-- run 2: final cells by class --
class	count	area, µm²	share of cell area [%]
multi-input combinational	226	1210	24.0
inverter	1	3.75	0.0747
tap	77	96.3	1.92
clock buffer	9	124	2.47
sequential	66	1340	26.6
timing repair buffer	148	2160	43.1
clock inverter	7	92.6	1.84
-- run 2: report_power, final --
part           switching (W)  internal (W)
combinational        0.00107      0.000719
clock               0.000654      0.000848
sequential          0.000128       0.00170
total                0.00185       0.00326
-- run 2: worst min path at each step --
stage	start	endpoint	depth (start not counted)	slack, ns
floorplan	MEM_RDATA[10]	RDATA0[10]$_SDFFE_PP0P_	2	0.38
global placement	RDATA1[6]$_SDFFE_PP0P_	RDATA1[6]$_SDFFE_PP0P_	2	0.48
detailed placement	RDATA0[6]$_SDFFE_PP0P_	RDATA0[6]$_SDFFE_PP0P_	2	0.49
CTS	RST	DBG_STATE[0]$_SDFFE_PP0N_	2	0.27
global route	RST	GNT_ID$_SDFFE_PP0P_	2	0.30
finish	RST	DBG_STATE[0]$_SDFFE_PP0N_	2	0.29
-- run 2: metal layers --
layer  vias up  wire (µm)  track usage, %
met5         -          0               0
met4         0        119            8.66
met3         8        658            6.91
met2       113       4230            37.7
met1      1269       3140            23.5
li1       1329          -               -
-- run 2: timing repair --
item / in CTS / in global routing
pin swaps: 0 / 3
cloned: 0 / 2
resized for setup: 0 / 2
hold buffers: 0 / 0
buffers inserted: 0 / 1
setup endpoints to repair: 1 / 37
# # #
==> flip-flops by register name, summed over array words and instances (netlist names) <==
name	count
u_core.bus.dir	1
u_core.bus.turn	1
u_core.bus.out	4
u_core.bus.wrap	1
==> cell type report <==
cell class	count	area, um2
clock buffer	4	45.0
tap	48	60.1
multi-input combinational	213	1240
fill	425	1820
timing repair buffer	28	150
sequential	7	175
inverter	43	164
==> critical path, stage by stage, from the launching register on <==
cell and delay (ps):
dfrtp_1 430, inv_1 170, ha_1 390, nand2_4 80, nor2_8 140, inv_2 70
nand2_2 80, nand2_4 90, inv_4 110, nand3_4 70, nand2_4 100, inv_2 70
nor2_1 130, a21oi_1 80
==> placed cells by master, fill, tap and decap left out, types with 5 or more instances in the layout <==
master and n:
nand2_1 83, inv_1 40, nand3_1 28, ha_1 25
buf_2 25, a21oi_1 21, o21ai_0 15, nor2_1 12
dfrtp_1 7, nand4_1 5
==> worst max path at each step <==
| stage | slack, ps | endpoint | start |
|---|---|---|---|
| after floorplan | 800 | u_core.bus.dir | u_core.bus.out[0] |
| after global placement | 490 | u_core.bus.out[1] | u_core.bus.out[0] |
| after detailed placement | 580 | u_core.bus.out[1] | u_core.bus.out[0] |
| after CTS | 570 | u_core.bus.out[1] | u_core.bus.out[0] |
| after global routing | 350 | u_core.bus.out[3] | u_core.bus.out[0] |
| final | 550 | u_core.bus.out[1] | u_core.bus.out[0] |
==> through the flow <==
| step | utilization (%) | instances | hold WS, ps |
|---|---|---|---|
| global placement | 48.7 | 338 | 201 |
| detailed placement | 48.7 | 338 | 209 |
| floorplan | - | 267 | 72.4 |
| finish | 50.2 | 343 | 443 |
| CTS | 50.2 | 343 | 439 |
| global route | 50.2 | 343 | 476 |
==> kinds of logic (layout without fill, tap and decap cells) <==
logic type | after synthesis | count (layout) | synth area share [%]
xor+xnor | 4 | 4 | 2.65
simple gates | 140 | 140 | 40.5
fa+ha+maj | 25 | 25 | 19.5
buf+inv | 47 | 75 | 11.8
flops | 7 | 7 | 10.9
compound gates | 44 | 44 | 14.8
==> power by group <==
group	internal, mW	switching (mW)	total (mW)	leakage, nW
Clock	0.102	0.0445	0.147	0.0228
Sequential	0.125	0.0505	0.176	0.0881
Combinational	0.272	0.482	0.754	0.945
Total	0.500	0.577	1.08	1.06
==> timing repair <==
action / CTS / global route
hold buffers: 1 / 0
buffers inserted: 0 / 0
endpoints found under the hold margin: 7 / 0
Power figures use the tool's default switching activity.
# # #
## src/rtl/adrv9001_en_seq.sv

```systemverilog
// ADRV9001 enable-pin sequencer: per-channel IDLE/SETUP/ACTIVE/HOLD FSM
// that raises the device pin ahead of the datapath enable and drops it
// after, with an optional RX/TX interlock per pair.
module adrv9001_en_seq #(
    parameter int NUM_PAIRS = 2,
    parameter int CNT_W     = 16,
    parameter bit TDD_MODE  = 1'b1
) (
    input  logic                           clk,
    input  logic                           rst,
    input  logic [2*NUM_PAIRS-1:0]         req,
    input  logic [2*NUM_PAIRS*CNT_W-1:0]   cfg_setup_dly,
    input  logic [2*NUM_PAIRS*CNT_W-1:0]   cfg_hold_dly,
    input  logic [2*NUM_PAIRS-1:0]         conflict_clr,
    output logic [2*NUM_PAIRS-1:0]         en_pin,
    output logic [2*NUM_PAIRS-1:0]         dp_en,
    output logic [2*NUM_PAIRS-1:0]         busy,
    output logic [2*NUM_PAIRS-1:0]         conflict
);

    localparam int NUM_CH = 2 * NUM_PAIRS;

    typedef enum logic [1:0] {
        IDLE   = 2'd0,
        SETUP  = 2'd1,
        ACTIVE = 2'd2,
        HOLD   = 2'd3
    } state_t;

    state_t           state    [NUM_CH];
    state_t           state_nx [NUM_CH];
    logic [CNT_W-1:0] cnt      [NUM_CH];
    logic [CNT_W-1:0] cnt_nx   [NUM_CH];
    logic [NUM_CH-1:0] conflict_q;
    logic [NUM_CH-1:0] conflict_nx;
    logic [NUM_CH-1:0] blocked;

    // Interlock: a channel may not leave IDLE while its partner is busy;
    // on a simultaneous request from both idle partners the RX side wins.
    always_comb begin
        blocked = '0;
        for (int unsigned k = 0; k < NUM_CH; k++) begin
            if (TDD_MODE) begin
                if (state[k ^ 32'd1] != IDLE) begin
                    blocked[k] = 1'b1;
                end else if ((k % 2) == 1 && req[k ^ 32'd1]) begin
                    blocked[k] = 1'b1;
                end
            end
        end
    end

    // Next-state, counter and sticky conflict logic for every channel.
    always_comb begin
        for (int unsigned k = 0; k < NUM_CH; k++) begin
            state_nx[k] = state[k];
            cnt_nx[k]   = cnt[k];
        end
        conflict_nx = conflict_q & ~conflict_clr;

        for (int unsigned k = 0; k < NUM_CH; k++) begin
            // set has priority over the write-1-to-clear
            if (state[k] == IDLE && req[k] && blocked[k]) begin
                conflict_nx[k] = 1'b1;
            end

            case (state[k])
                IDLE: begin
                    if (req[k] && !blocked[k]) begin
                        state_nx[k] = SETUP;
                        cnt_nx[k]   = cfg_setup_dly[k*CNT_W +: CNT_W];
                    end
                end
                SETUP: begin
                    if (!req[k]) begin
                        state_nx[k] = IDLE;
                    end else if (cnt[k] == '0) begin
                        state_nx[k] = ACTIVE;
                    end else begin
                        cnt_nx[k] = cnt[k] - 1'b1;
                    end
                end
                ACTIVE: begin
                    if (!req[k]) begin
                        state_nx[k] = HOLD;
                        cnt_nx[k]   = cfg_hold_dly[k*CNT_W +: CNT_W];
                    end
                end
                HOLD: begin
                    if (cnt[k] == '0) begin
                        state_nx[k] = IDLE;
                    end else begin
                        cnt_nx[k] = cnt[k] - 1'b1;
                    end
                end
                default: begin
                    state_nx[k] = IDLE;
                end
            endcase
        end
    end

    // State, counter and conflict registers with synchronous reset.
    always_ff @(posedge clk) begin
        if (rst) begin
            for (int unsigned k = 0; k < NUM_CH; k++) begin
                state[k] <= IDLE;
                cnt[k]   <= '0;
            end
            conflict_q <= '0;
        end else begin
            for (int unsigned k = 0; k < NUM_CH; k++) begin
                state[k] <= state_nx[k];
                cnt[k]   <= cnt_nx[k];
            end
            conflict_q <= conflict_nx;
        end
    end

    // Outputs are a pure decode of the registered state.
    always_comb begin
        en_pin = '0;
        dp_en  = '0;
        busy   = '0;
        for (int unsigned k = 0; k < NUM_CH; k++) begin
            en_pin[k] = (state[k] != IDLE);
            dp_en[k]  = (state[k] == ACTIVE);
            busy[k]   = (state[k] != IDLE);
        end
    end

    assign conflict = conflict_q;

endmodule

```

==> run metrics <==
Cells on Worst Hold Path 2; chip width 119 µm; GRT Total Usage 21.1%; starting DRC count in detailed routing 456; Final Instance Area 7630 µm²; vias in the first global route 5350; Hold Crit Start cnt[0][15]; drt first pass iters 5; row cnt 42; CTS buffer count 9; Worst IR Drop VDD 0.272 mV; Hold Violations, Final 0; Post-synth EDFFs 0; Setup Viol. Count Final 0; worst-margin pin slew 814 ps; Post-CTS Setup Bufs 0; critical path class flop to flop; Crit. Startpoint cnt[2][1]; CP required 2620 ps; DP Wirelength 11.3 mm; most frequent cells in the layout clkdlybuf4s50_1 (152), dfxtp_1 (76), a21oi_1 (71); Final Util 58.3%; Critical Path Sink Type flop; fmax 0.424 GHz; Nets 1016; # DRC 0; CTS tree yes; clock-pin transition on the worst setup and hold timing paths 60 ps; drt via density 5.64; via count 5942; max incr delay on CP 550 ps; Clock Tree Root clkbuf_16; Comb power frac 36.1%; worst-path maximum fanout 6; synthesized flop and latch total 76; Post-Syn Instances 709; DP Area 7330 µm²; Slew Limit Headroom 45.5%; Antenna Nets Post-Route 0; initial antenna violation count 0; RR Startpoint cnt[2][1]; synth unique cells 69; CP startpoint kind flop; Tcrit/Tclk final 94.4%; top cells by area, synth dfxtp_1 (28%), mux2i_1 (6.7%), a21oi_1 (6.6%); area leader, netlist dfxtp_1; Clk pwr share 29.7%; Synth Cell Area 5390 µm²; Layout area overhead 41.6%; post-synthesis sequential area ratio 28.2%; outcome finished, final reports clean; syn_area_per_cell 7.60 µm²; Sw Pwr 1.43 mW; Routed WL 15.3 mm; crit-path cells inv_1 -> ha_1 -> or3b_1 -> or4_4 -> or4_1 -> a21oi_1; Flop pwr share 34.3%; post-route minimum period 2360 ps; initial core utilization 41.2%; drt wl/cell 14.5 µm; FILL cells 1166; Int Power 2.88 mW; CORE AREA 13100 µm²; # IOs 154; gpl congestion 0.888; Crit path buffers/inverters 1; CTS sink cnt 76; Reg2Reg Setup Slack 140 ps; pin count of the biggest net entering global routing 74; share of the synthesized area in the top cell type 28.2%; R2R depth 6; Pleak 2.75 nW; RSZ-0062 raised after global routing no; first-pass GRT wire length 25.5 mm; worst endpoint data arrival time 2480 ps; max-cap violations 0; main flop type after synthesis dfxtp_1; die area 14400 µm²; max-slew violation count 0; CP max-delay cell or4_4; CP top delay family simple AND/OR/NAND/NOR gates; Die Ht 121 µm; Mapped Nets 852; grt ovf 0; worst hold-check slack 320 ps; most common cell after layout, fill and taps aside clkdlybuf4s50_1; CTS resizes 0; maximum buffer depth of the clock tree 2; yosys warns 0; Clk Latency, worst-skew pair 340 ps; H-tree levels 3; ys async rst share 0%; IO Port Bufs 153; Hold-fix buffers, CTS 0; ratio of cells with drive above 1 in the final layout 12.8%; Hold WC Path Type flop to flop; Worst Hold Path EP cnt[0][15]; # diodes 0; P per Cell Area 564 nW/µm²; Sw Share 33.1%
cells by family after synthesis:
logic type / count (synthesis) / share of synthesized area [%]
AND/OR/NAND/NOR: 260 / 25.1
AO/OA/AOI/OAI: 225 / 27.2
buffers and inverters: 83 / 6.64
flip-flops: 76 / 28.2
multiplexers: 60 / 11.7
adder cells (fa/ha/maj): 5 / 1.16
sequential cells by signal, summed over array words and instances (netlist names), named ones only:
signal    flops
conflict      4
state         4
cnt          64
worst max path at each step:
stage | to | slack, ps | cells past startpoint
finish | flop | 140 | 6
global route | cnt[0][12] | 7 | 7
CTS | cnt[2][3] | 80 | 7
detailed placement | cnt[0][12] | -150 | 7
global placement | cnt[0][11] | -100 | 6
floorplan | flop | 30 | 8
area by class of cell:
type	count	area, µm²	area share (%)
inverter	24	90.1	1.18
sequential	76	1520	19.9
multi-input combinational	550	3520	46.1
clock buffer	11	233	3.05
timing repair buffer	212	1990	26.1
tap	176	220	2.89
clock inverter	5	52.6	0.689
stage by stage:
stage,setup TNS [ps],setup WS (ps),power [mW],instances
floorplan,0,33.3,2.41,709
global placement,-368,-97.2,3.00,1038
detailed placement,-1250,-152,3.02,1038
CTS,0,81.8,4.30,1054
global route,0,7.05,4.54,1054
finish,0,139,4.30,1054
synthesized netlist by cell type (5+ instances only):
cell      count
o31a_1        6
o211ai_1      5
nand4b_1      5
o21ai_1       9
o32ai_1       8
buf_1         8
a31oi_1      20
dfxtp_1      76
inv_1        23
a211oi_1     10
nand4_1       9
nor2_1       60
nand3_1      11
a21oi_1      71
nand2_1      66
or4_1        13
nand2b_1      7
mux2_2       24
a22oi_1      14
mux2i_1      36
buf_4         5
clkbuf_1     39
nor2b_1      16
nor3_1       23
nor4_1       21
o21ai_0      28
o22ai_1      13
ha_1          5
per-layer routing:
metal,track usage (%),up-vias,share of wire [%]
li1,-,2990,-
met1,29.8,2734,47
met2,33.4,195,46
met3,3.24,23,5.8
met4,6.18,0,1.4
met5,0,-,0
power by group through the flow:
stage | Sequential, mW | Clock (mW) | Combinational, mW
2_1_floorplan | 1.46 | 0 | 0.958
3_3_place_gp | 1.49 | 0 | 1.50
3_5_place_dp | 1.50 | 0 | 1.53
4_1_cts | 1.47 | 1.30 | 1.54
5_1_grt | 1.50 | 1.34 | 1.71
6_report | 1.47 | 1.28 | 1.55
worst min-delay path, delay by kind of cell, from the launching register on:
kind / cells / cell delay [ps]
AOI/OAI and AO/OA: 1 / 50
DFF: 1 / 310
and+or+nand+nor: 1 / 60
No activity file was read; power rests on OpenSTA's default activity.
# # #
• **BRIEF**: Your answer should be the lines above from the one containing "synthesized netlist by" through the one containing "No activity file", copied exactly and with both ends kept.

• **OUTPUT**:
synthesized netlist by cell type (5+ instances only):
cell      count
o31a_1        6
o211ai_1      5
nand4b_1      5
o21ai_1       9
o32ai_1       8
buf_1         8
a31oi_1      20
dfxtp_1      76
inv_1        23
a211oi_1     10
nand4_1       9
nor2_1       60
nand3_1      11
a21oi_1      71
nand2_1      66
or4_1        13
nand2b_1      7
mux2_2       24
a22oi_1      14
mux2i_1      36
buf_4         5
clkbuf_1     39
nor2b_1      16
nor3_1       23
nor4_1       21
o21ai_0      28
o22ai_1      13
ha_1          5
per-layer routing:
metal,track usage (%),up-vias,share of wire [%]
li1,-,2990,-
met1,29.8,2734,47
met2,33.4,195,46
met3,3.24,23,5.8
met4,6.18,0,1.4
met5,0,-,0
power by group through the flow:
stage | Sequential, mW | Clock (mW) | Combinational, mW
2_1_floorplan | 1.46 | 0 | 0.958
3_3_place_gp | 1.49 | 0 | 1.50
3_5_place_dp | 1.50 | 0 | 1.53
4_1_cts | 1.47 | 1.30 | 1.54
5_1_grt | 1.50 | 1.34 | 1.71
6_report | 1.47 | 1.28 | 1.55
worst min-delay path, delay by kind of cell, from the launching register on:
kind / cells / cell delay [ps]
AOI/OAI and AO/OA: 1 / 50
DFF: 1 / 310
and+or+nand+nor: 1 / 60
No activity file was read; power rests on OpenSTA's default activity.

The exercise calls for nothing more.